We predict that such throughput intensive scenarios will lead to the emergence of hybrid FSO/RF based mobile ad-hoc network (MANET) architectures. The benefits of such a model are immediately obvious. An FSO link in any network provides a high throughput channel over which time sensitive data can be transmitted. Many commercially available FSO devices already provide throughput rates in the Gbps range. Additionally, FSO provides constant throughput over a much longer range than RF-based channels. This is illustrated in the graph below, which compares throughput vs. range for free-space optics, ultra wide band (UWB), and 802.11x communication channels.

Throughput Graph

Agent Platforms

Our trials employed the use of two hybrid nodes (Balrog and Gimli) based upon the Pioneer P3-AT platform. Each agent is equipped with Laserwire 100 Mbps FSO transceiver mounted on a Pan/Tilt head, and an 802.11g RF interface. Both agents feature a Sony EVI-D70 18x PTZ camera system.

Robots/Agents

Hierarchical Link Acquisition

We propose the use of a three stage coarse-to-fine FSO link acquisition process (LAS). Coarse alignment is accomplished through the use of local sensor data, which provides each agent with a crude pose estimate in a common reference frame (we assume each agent has a priori knowledge of its link partner's destination position). Initial alignment is then refined using a vision-based robot identification and tracking system. This phase provides the information necessary in order to successfully align (using a PTZ mechanism) the respective optical transceivers, which is the final step in the process. Following are mosaic images acquired from a deployment of the LAS in Packard Laboratory. Each camera scanned a region +/- 15 degrees around its local axis of rotation. Click an image to enlarge.

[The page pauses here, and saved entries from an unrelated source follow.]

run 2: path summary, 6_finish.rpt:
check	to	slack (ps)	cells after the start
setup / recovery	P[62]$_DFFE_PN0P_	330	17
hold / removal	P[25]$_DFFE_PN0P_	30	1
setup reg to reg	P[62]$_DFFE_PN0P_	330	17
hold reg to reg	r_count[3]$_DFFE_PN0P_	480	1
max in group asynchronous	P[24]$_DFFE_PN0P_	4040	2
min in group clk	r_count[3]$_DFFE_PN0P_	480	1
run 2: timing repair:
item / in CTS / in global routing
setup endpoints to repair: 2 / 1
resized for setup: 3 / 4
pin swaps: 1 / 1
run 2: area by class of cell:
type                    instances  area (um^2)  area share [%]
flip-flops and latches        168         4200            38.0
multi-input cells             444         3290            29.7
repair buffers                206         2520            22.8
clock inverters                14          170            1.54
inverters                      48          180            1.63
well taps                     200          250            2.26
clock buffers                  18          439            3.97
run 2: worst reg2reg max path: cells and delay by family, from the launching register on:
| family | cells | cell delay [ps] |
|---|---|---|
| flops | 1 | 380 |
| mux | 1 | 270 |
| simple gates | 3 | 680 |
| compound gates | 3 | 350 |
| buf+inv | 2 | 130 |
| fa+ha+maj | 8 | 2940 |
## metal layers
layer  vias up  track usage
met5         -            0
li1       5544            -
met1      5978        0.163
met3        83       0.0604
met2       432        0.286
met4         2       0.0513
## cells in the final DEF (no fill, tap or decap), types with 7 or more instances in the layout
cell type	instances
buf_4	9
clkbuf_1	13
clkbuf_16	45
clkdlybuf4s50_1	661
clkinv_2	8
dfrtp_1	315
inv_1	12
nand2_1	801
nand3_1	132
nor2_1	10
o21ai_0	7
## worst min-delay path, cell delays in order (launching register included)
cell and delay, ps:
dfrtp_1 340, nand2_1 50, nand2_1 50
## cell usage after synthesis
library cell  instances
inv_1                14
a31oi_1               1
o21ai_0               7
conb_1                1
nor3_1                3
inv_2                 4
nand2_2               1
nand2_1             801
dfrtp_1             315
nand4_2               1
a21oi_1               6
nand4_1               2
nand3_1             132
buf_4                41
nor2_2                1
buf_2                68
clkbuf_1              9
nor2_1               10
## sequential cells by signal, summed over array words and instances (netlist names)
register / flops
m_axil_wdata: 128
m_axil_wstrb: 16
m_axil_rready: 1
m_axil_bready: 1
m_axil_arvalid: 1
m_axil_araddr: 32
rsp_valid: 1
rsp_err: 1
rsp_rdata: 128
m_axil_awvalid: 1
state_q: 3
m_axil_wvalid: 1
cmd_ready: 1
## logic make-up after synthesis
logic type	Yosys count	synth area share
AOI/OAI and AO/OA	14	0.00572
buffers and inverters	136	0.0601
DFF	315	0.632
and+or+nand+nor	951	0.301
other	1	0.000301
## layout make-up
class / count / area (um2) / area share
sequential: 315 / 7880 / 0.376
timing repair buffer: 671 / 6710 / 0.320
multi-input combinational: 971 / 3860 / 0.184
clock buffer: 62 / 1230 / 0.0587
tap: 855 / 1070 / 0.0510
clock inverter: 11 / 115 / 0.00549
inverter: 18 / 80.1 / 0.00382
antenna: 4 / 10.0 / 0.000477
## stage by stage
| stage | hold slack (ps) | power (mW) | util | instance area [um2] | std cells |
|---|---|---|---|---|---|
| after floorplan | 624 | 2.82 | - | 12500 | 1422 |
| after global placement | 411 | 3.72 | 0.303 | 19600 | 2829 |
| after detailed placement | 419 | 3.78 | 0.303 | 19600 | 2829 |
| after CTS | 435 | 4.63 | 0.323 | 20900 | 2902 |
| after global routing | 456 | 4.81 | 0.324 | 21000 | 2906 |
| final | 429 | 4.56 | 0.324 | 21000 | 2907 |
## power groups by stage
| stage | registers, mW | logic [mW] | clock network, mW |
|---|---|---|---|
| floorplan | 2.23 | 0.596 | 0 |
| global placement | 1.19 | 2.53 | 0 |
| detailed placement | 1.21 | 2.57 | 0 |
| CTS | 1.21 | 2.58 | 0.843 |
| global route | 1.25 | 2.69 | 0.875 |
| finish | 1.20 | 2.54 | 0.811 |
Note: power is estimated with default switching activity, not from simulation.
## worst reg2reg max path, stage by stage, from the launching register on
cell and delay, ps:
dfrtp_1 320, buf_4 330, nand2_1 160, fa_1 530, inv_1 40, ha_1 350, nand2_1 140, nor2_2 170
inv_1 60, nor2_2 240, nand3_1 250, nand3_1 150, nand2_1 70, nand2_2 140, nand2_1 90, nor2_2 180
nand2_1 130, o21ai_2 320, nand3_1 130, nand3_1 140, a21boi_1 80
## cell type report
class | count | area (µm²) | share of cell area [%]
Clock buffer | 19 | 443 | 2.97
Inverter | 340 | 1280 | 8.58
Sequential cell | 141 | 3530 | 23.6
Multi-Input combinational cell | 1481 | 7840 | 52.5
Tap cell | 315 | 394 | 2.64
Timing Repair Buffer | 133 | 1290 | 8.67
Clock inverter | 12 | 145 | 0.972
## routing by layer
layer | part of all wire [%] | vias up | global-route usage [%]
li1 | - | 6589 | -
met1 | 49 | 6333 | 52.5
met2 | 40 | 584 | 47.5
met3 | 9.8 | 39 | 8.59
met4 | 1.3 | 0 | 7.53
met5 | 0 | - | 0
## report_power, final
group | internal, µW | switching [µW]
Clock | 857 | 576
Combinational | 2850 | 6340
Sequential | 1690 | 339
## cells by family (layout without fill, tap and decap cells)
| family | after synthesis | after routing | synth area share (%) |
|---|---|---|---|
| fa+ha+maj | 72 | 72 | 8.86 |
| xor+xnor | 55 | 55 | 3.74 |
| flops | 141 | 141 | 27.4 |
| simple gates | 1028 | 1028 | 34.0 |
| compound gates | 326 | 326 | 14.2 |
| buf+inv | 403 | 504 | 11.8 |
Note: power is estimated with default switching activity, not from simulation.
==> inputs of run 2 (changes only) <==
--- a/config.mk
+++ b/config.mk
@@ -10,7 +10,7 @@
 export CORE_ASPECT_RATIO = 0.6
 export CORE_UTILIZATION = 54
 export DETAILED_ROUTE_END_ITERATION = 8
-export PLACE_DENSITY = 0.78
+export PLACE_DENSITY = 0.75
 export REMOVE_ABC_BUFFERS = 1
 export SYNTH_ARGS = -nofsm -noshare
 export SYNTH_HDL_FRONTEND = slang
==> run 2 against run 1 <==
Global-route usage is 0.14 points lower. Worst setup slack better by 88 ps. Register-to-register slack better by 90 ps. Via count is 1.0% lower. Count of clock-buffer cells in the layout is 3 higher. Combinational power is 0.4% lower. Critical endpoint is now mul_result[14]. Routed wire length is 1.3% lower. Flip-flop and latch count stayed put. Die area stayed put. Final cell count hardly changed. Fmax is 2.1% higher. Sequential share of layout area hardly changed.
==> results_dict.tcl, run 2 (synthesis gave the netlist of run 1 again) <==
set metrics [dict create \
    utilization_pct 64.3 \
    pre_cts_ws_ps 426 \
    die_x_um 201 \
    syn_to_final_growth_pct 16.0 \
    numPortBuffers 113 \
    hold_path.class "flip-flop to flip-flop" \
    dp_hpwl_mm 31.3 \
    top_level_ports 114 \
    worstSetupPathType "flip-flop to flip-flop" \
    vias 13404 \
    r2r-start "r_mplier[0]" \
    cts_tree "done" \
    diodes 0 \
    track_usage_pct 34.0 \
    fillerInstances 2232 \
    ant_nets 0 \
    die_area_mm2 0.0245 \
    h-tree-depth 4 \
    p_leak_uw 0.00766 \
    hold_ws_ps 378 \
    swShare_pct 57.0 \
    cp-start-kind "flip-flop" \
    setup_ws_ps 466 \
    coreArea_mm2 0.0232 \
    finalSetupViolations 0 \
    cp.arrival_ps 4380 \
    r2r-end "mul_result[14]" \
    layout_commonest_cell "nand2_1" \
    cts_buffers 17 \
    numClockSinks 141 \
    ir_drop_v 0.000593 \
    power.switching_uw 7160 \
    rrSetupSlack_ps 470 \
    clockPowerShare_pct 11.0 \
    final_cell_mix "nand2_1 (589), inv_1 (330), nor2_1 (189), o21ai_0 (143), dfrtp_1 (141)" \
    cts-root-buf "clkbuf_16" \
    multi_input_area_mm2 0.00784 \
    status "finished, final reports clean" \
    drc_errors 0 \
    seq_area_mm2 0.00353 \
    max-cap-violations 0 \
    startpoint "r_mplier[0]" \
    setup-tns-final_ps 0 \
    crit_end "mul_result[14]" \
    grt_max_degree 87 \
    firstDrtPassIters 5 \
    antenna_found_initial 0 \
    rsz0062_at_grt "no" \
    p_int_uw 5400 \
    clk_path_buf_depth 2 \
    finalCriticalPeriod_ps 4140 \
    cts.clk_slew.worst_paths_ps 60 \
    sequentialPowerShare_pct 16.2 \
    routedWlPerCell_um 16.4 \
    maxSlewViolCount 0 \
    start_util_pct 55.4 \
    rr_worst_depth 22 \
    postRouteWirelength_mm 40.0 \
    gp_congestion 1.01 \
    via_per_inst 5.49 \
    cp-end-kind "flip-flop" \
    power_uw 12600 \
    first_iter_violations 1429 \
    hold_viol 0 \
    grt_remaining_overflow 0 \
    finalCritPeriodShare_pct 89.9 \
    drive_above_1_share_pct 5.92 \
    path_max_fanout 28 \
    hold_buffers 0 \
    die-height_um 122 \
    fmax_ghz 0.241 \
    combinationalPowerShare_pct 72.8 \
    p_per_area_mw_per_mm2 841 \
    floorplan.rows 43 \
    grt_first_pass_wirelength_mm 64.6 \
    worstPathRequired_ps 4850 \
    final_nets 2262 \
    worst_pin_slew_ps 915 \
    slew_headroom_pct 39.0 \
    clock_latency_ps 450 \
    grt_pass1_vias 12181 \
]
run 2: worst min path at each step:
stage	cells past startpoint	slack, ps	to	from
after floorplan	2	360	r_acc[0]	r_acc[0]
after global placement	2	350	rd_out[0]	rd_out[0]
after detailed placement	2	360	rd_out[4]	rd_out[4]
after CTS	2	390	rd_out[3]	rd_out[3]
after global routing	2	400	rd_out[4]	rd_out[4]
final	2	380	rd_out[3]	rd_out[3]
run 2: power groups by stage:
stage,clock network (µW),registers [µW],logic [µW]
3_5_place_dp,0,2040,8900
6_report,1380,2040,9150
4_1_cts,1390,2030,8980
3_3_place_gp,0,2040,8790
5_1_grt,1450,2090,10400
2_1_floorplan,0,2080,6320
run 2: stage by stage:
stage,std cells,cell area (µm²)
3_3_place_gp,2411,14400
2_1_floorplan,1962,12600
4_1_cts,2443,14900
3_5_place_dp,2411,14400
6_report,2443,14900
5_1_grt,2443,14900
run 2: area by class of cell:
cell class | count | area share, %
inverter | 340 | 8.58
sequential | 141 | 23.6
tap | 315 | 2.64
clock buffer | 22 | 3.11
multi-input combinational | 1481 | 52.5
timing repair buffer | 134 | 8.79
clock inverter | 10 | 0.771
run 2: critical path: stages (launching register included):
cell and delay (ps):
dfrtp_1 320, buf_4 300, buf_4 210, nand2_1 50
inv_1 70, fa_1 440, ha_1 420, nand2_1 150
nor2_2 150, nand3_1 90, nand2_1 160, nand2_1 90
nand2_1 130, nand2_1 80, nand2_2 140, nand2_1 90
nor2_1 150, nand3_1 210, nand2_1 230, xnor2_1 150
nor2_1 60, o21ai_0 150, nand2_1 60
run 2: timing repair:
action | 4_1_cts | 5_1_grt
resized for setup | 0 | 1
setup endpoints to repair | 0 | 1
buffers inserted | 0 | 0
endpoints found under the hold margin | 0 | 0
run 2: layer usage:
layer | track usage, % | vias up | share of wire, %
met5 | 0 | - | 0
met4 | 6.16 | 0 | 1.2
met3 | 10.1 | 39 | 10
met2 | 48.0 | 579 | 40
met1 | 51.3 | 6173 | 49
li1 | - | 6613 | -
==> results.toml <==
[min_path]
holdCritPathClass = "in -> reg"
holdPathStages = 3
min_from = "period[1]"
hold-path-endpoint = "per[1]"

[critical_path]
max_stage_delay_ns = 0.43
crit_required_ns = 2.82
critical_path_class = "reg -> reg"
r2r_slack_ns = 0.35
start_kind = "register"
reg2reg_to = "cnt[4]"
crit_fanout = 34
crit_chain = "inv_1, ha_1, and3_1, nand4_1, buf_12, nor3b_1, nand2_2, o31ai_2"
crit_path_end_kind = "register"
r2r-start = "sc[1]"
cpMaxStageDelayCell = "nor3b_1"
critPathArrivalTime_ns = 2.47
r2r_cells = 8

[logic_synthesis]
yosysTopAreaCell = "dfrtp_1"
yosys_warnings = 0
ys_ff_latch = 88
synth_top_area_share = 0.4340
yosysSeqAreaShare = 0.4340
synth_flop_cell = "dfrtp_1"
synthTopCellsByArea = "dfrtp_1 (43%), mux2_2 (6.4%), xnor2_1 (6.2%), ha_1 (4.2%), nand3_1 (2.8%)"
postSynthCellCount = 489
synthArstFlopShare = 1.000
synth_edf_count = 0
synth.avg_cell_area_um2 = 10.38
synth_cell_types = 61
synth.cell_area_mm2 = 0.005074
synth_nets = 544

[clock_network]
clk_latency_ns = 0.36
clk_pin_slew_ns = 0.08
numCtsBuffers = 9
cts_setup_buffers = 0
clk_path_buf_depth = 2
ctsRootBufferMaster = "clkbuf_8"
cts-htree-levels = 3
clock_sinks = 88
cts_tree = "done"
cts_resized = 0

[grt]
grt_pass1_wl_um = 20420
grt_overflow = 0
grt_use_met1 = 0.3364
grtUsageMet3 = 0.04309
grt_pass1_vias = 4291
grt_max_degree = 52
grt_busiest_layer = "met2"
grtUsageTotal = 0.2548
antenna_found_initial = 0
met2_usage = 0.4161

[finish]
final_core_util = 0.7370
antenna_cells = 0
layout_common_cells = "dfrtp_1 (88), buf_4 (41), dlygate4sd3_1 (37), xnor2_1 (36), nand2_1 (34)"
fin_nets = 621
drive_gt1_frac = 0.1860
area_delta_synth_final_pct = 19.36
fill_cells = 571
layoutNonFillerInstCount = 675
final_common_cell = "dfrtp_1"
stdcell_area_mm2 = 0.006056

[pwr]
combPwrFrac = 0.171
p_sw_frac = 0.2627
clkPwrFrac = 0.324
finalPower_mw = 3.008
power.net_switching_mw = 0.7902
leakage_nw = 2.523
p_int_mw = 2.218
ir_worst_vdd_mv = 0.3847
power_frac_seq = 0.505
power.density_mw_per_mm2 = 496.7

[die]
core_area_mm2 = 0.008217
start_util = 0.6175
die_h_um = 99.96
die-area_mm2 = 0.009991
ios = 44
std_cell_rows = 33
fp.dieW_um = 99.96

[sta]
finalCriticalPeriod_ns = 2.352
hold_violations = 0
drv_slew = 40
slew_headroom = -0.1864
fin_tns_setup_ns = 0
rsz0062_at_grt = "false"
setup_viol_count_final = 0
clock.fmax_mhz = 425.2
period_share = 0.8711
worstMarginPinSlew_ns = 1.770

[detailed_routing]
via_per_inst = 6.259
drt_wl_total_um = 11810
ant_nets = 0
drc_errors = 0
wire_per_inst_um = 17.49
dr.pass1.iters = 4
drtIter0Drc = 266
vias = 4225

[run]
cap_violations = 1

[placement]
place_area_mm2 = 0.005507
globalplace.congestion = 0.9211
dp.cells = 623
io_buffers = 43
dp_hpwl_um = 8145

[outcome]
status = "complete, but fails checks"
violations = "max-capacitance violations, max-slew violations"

Balrog Mosaic Thumbnail Gimli Mosaic Thumbnail

Packet Routing

The routing problem can be addressed by first observing that the FSO/RF MANET architecture has a natural physical network hierarchy with an FSO backbone at the highest layer and a collection of RF ad-hoc domains at the lowest. We propose the use of Hierarchical State Routing (Iwata, et al., 1999) as the primary means of routing within inter-domain RF address spaces. HSR lends itself nicely to the FSO/RF MANET architecture due to its support of differentiated service and node mobility. The routing approach in the backbone network will largely be a function of the number of nodes present at this level of the physical hierarchy. Assuming a modest number of hybrid nodes, traditional link-state routing can be employed. For larger systems, HSR can be applied to nodes comprising the optical backbone. Connectivity is ensured by having each hybrid node broadcast the subnetwork reachability information associated with its respective RF domain. Following is a diagram illustrating the distributed deployment of HSR in an FSO/RF physical hierarchical context.

FSO Physical Hierarchy

Experimentation

Our initial experiments to validate the FSO/RF model were designed to simulate a remote surveillance application. A pair of robots (Balrog and Gimli) were charged with establishing a FSO/RF MANET the length of a corridor in Packard Laboratory. In this scenario, the robots acquire a physical FSO link using the outlined hierarchical link acquisition system. Once a connection is established, the agents exchange video data across the FSO backbone. Balrog forwards data packets it receives over its RF interface to a Command Center where the user can view the data. In a similar manner, Gimli forwards the streaming video from Balrog over its RF interface to a designated notebook, which displays the image locally.